Republican lawmakers on Capitol Hill grilled U.S. Health and Human Services Secretary Kathleen Sebelius yesterday during a House Energy and Commerce Committee because a government memo shows administration officials were warned that there was a potentially 'high' security risk for the website.

During yesterday's hearing, one lawmaker said the personal financial information of Americans could be at risk.  "Amazon would never do this," said Rep. Mike Rogers from Michigan.  "ProFlowers would never do this. Kayak would never do this. This is completely an unacceptable level of security."

If the security issues can't be fixed, some are worried they could be more serious than the laundry list of technical problems the administration is already trying to address.

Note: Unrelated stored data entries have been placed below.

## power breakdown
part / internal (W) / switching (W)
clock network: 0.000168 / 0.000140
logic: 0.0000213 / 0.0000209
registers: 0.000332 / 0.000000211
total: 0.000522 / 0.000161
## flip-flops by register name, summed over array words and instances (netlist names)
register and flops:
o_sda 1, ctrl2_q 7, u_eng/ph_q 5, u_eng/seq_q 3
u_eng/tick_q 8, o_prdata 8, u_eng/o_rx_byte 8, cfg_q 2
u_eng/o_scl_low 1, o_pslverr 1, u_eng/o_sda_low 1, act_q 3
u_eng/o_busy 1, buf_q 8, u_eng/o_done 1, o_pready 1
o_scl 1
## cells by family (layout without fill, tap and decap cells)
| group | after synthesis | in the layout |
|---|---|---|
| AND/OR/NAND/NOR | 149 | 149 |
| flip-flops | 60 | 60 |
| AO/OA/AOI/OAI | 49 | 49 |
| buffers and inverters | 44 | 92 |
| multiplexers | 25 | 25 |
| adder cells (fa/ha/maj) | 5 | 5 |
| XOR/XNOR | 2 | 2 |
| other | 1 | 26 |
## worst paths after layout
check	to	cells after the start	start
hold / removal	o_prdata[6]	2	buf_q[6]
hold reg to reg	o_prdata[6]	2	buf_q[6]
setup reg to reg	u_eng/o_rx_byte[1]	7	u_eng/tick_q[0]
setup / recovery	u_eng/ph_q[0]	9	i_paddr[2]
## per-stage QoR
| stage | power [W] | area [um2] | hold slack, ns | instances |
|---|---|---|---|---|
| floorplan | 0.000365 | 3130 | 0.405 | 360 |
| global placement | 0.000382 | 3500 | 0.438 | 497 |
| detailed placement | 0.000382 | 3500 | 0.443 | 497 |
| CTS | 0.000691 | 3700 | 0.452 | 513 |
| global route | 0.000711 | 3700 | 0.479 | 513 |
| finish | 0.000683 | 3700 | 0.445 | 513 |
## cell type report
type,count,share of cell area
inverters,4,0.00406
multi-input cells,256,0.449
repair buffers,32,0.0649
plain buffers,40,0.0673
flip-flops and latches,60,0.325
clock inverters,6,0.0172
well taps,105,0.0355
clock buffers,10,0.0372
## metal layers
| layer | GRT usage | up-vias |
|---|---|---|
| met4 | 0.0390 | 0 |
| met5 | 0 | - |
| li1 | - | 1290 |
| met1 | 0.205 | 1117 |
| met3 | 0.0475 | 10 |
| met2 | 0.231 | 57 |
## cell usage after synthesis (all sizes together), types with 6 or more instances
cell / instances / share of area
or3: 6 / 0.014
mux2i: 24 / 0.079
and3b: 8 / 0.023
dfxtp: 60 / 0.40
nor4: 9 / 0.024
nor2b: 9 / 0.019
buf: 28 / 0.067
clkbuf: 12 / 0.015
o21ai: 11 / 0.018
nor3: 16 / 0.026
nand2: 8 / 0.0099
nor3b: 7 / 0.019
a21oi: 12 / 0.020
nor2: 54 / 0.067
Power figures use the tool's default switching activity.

In New Jersey, a coalition of citizen groups and health care advocates are offering help. They insist health care exchange enrollment is possible in several ways despite the attention surrounding glitches to the health enrollment website.

"New Jerseyans need to know that despite the problems with the website, enrollment assisters around the state are completing applications for enrollment through effective, alternate means," said Maura Collinsgru, a health policy advocate with New Jersey Citizen Action. "The ACA (Affordable Care Act) enrollment effort in New Jersey is making headway."

There are more than 900,000 eligible uninsured residents in New Jersey, more than a third of whom are eligible for coverage under the Medicaid expansion. The coalition is promoting the New Jersey Family Care website as an alternate means for low-income consumers to apply for coverage now.

"There has been a lot of focus on the glitches in the Marketplace, but the state's website for the Medicaid expansion seems to be working just fine," said Ray Castro, a senior policy analyst with New Jersey Policy Perspective. "It is important that anyone who is eligible for the Medicaid expansion apply now so that they can be sure to obtain their health coverage starting Jan. 1. Medicaid is a great deal for struggling low income uninsured New Jerseyans because there is no cost to them and the benefits are very comprehensive."

Consumers have six months to enroll, but those who apply by Dec. 15 will have coverage effective Jan. 1.

Garden State residents who meet the income guidelines for NJ Family Care, don't need to wait to apply for coverage. Applications can be completed on line at or by calling 1-800-701-0710.

By clicking on "Get in-person help in your community" at, consumers can locate the nearest agency providing enrollment assistance. New Jersey Citizen Action's Consumer Health Helpline can help answer questions and refer consumers to local navigators and other enrollment assistors around the state. The number is 1-888-NJ GET WELL.